• [WHAT IS BEING ASKED]:
Quote the entries below from the line with "logic [ifetch_pkg::WORD_W-1:0] low_q;" through the line with "xor2_1 | 4 | 0.55", both ends included, and only those lines.

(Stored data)
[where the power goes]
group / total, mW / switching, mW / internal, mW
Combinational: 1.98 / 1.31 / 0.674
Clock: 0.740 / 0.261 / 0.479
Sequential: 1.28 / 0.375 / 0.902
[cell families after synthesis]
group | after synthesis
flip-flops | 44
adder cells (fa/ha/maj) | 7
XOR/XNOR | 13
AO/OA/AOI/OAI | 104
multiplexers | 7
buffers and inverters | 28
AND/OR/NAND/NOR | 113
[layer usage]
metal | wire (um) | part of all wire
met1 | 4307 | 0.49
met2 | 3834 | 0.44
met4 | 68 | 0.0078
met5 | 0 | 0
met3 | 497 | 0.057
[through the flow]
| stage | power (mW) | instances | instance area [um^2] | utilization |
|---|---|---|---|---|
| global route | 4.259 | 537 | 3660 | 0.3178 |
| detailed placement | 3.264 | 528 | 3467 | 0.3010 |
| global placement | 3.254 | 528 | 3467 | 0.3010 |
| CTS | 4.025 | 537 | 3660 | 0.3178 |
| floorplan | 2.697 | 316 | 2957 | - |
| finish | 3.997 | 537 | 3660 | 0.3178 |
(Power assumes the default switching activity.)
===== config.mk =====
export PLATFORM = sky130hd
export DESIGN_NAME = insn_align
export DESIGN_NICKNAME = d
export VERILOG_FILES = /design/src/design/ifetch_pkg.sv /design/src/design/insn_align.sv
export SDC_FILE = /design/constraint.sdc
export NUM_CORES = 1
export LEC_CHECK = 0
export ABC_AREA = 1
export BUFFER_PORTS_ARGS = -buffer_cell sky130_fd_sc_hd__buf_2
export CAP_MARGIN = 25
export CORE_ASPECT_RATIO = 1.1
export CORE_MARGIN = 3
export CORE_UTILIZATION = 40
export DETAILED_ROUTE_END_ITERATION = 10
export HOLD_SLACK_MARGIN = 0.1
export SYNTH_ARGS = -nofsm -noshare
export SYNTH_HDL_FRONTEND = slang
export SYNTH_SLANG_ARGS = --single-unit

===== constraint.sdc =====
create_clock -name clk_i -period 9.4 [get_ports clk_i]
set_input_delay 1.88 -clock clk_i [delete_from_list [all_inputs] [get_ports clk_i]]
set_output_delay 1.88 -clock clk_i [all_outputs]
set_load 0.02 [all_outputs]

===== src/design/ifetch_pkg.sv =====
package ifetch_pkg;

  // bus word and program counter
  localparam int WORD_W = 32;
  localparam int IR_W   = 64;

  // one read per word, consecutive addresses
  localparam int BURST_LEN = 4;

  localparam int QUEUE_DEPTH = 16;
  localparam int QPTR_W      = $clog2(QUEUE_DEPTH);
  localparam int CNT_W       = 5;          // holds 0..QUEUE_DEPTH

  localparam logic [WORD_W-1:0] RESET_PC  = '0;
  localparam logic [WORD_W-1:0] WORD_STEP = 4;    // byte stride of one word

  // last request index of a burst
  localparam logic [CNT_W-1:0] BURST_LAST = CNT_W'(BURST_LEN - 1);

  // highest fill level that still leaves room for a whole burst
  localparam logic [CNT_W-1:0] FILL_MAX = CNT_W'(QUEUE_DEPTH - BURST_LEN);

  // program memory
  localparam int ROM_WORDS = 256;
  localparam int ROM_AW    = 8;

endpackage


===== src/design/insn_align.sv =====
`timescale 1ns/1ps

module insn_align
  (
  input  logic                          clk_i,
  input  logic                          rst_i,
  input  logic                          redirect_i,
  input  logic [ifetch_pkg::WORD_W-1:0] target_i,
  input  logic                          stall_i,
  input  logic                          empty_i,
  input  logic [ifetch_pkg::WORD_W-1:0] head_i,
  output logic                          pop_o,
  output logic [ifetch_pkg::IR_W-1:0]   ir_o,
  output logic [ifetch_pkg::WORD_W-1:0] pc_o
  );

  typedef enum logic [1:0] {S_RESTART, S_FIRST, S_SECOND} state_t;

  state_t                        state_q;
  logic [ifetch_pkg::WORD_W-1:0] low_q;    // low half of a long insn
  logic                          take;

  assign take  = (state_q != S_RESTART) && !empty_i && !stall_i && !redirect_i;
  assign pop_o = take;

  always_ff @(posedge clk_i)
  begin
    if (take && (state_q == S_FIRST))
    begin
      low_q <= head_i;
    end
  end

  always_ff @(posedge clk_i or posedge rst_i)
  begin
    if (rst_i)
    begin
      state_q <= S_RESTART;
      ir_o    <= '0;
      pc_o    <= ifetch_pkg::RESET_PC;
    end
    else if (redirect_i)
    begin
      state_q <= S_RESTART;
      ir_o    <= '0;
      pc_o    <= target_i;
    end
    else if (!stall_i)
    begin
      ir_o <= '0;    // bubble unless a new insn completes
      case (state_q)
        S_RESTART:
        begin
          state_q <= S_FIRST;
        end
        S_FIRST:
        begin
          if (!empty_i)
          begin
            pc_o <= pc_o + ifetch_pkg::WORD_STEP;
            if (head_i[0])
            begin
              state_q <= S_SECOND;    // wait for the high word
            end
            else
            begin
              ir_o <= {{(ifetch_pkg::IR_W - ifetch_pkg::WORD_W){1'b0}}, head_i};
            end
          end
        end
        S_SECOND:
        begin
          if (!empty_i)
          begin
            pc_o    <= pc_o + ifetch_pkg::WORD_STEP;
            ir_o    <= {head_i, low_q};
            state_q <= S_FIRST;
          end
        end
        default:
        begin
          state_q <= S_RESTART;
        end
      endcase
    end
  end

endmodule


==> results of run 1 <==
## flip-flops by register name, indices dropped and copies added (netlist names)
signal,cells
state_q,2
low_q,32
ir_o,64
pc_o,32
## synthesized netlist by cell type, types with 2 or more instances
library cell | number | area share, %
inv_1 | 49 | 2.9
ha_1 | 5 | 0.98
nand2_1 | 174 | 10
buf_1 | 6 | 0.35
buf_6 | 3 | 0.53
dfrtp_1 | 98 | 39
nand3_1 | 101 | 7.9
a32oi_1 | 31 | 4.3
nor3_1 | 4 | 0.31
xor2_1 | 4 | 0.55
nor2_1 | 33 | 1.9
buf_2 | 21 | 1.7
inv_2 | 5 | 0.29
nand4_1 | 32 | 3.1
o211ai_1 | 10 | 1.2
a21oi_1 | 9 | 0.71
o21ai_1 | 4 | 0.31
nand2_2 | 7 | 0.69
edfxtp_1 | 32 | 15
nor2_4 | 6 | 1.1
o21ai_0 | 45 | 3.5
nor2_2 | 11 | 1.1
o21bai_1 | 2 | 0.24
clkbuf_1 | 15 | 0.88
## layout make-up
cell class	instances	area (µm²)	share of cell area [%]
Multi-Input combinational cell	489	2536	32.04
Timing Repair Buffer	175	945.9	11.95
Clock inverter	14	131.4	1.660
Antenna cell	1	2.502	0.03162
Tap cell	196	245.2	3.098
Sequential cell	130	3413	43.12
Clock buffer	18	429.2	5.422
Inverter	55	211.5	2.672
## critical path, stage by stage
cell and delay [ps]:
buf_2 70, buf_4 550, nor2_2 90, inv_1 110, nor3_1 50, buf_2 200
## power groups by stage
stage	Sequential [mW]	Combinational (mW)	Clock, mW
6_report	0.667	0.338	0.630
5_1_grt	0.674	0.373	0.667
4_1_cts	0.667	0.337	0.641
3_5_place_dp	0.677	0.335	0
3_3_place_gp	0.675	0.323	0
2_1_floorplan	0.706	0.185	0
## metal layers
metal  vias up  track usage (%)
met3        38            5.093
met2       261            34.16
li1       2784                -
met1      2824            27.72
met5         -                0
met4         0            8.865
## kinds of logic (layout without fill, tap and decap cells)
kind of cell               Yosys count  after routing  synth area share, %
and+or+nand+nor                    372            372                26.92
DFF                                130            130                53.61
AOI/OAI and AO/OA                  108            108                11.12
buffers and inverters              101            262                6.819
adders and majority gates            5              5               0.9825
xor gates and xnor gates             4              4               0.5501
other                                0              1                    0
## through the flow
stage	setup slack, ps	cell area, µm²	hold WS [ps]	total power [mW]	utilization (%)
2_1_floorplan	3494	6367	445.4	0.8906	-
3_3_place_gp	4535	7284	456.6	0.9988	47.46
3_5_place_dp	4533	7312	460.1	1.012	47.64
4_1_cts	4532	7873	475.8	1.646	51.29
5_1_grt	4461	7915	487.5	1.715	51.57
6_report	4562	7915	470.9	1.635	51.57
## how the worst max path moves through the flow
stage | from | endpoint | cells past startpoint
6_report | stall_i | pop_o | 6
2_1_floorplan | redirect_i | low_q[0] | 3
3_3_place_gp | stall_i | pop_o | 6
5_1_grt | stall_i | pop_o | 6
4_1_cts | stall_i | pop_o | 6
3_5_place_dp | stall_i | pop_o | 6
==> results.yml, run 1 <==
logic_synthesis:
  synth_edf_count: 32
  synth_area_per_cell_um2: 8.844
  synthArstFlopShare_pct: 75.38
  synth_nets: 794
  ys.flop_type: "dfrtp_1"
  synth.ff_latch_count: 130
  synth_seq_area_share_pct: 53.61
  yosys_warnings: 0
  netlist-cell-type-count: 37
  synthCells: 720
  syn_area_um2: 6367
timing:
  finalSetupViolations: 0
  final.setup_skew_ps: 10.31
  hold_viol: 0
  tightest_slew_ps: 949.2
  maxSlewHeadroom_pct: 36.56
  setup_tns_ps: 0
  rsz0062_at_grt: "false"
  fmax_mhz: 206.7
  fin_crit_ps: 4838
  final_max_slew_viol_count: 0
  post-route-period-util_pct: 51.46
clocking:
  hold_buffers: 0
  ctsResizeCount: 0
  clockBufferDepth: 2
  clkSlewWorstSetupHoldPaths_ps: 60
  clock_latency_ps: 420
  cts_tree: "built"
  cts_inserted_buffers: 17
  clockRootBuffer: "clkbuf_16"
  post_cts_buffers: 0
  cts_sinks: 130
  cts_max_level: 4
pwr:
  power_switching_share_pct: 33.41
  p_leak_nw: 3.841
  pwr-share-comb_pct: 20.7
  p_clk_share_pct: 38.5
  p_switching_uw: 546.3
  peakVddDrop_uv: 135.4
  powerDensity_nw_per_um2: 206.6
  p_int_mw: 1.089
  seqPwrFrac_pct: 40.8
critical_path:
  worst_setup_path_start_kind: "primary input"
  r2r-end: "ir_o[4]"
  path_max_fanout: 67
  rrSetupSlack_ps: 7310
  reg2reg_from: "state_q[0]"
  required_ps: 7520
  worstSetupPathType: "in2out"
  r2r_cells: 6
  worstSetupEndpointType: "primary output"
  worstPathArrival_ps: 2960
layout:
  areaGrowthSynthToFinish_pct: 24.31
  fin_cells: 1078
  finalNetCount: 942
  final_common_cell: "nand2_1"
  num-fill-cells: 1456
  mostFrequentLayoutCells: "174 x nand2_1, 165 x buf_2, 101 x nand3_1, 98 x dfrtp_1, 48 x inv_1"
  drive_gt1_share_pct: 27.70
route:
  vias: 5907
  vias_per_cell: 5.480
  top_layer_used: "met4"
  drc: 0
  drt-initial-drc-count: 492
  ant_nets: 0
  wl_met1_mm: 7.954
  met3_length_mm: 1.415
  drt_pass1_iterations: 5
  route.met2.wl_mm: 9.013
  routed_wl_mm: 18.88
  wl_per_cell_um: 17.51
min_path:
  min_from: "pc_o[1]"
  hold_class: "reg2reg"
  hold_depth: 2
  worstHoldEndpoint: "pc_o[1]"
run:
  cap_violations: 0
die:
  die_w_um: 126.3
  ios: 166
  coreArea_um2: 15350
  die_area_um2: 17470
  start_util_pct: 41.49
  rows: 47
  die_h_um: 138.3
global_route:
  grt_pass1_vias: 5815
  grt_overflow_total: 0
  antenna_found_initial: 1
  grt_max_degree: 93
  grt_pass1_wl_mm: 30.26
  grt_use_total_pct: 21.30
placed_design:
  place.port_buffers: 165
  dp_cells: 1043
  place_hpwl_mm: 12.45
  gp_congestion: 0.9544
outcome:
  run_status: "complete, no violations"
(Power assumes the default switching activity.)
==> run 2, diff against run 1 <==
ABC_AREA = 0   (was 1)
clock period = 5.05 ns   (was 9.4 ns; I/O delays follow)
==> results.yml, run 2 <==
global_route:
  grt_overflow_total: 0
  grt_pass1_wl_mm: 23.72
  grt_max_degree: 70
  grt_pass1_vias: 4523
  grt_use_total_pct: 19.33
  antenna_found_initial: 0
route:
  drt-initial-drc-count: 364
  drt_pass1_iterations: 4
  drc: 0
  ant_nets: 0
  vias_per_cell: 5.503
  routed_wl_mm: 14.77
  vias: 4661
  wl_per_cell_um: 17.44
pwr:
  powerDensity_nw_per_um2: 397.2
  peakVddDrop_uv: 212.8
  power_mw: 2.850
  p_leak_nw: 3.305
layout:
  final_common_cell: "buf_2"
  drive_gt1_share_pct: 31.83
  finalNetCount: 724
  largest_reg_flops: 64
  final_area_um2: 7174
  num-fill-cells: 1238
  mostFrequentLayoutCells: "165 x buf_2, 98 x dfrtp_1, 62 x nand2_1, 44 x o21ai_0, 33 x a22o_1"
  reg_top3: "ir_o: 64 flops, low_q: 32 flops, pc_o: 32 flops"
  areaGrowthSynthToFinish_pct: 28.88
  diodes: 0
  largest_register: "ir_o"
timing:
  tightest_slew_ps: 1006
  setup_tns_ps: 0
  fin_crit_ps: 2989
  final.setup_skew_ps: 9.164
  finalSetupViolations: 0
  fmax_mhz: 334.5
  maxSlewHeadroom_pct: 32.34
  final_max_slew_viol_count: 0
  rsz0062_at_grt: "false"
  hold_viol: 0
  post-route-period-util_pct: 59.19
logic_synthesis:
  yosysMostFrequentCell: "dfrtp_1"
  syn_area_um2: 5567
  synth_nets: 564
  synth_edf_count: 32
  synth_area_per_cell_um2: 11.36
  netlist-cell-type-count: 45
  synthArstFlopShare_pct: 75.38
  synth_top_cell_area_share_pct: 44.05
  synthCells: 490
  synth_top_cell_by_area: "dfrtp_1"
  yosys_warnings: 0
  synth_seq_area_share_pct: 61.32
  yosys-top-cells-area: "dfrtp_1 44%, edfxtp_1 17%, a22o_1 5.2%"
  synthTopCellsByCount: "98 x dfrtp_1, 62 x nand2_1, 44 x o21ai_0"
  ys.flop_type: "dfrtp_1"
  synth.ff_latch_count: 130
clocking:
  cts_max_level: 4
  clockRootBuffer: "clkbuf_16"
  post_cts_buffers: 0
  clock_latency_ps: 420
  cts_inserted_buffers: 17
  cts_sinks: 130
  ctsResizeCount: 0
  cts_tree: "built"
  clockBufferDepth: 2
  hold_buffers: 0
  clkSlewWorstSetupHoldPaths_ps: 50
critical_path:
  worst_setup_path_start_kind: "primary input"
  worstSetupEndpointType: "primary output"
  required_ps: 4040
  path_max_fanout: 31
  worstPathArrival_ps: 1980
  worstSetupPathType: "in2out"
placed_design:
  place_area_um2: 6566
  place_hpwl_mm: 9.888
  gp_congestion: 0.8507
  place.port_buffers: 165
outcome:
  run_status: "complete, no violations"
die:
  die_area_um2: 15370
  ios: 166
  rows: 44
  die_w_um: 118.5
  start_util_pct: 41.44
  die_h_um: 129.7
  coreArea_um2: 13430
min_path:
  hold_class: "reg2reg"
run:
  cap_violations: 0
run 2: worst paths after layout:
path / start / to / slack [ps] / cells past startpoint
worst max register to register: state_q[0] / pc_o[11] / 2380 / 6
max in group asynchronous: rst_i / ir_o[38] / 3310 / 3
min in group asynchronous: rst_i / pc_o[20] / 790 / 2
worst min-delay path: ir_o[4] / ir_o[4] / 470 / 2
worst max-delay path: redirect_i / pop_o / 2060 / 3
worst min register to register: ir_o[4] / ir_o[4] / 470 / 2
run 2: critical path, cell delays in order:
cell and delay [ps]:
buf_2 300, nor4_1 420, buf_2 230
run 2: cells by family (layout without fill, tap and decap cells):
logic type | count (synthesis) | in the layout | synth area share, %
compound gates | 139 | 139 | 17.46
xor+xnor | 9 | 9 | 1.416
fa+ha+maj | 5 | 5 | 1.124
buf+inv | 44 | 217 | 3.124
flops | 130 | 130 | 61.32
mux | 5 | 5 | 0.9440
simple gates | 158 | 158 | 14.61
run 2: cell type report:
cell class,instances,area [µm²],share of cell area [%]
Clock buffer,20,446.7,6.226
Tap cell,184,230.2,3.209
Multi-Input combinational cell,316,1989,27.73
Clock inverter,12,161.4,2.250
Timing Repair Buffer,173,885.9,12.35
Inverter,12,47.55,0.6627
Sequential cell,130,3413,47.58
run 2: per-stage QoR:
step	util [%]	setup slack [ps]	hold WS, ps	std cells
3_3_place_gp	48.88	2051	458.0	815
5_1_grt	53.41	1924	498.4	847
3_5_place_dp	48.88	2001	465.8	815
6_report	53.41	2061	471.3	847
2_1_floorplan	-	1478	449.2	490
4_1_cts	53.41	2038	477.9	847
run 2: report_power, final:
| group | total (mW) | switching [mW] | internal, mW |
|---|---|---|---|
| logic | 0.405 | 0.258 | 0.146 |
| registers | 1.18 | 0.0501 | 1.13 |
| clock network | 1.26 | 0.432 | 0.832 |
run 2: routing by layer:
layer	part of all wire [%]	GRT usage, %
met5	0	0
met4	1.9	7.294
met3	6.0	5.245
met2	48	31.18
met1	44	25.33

• [TASK ANSWER]:
  logic [ifetch_pkg::WORD_W-1:0] low_q;    // low half of a long insn
  logic                          take;

  assign take  = (state_q != S_RESTART) && !empty_i && !stall_i && !redirect_i;
  assign pop_o = take;

  always_ff @(posedge clk_i)
  begin
    if (take && (state_q == S_FIRST))
    begin
      low_q <= head_i;
    end
  end

  always_ff @(posedge clk_i or posedge rst_i)
  begin
    if (rst_i)
    begin
      state_q <= S_RESTART;
      ir_o    <= '0;
      pc_o    <= ifetch_pkg::RESET_PC;
    end
    else if (redirect_i)
    begin
      state_q <= S_RESTART;
      ir_o    <= '0;
      pc_o    <= target_i;
    end
    else if (!stall_i)
    begin
      ir_o <= '0;    // bubble unless a new insn completes
      case (state_q)
        S_RESTART:
        begin
          state_q <= S_FIRST;
        end
        S_FIRST:
        begin
          if (!empty_i)
          begin
            pc_o <= pc_o + ifetch_pkg::WORD_STEP;
            if (head_i[0])
            begin
              state_q <= S_SECOND;    // wait for the high word
            end
            else
            begin
              ir_o <= {{(ifetch_pkg::IR_W - ifetch_pkg::WORD_W){1'b0}}, head_i};
            end
          end
        end
        S_SECOND:
        begin
          if (!empty_i)
          begin
            pc_o    <= pc_o + ifetch_pkg::WORD_STEP;
            ir_o    <= {head_i, low_q};
            state_q <= S_FIRST;
          end
        end
        default:
        begin
          state_q <= S_RESTART;
        end
      endcase
    end
  end

endmodule


==> results of run 1 <==
## flip-flops by register name, indices dropped and copies added (netlist names)
signal,cells
state_q,2
low_q,32
ir_o,64
pc_o,32
## synthesized netlist by cell type, types with 2 or more instances
library cell | number | area share, %
inv_1 | 49 | 2.9
ha_1 | 5 | 0.98
nand2_1 | 174 | 10
buf_1 | 6 | 0.35
buf_6 | 3 | 0.53
dfrtp_1 | 98 | 39
nand3_1 | 101 | 7.9
a32oi_1 | 31 | 4.3
nor3_1 | 4 | 0.31
xor2_1 | 4 | 0.55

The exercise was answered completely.